▶ _Records shown_:
-----

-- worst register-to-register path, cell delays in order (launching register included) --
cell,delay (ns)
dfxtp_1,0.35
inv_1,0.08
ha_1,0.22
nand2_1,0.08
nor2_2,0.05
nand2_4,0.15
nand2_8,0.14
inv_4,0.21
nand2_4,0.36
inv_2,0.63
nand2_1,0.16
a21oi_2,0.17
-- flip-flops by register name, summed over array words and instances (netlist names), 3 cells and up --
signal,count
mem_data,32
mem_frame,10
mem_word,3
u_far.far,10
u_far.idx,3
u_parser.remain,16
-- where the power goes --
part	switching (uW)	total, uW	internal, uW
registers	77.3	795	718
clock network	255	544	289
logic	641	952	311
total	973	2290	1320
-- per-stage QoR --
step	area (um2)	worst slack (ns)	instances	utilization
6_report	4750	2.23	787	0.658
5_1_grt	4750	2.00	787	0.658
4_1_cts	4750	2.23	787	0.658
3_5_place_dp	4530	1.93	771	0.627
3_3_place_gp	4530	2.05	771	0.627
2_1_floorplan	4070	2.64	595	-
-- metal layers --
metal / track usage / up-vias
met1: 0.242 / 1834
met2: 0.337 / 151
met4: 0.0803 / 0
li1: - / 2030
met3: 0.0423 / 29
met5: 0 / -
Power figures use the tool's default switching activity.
### config.mk
export PLATFORM = sky130hd
export DESIGN_NAME = tone_band_classifier
export DESIGN_NICKNAME = d
export VERILOG_FILES = /design/src/rtl/tbc_pkg.sv /design/src/rtl/tbc_window_timer.sv /design/src/rtl/tbc_edge_counter.sv /design/src/rtl/tbc_band_latch.sv /design/src/rtl/tone_band_classifier.sv
export SDC_FILE = /design/constraint.sdc
export NUM_CORES = 1
export LEC_CHECK = 0
export ABC_AREA = 1
export BUFFER_PORTS_ARGS = -buffer_cell sky130_fd_sc_hd__buf_4
export CORE_MARGIN = 1
export CORE_UTILIZATION = 35
export CTS_CLUSTER_DIAMETER = 50
export DETAILED_ROUTE_END_ITERATION = 8
export SYNTH_ARGS = -nofsm -noshare
export SYNTH_HDL_FRONTEND = slang
export SYNTH_SLANG_ARGS = --single-unit
### constraint.sdc
create_clock -name clk_i -period 3.8 [get_ports clk_i]
set_clock_uncertainty 0.2 [all_clocks]
set_input_delay 0.19 -clock clk_i [delete_from_list [all_inputs] [get_ports clk_i]]
set_output_delay 0.19 -clock clk_i [all_outputs]
set_load 0.1 [all_outputs]
### src/rtl/tbc_pkg.sv
package tbc_pkg;
  typedef enum logic {
    BAND_LO = 1'b0,
    BAND_HI = 1'b1
  } band_e;
endpackage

-----

▶ _Exercise directions_: State the number of lines in these entries where the word "total" occurs, without any other words.

▶ _Expected answer_: 2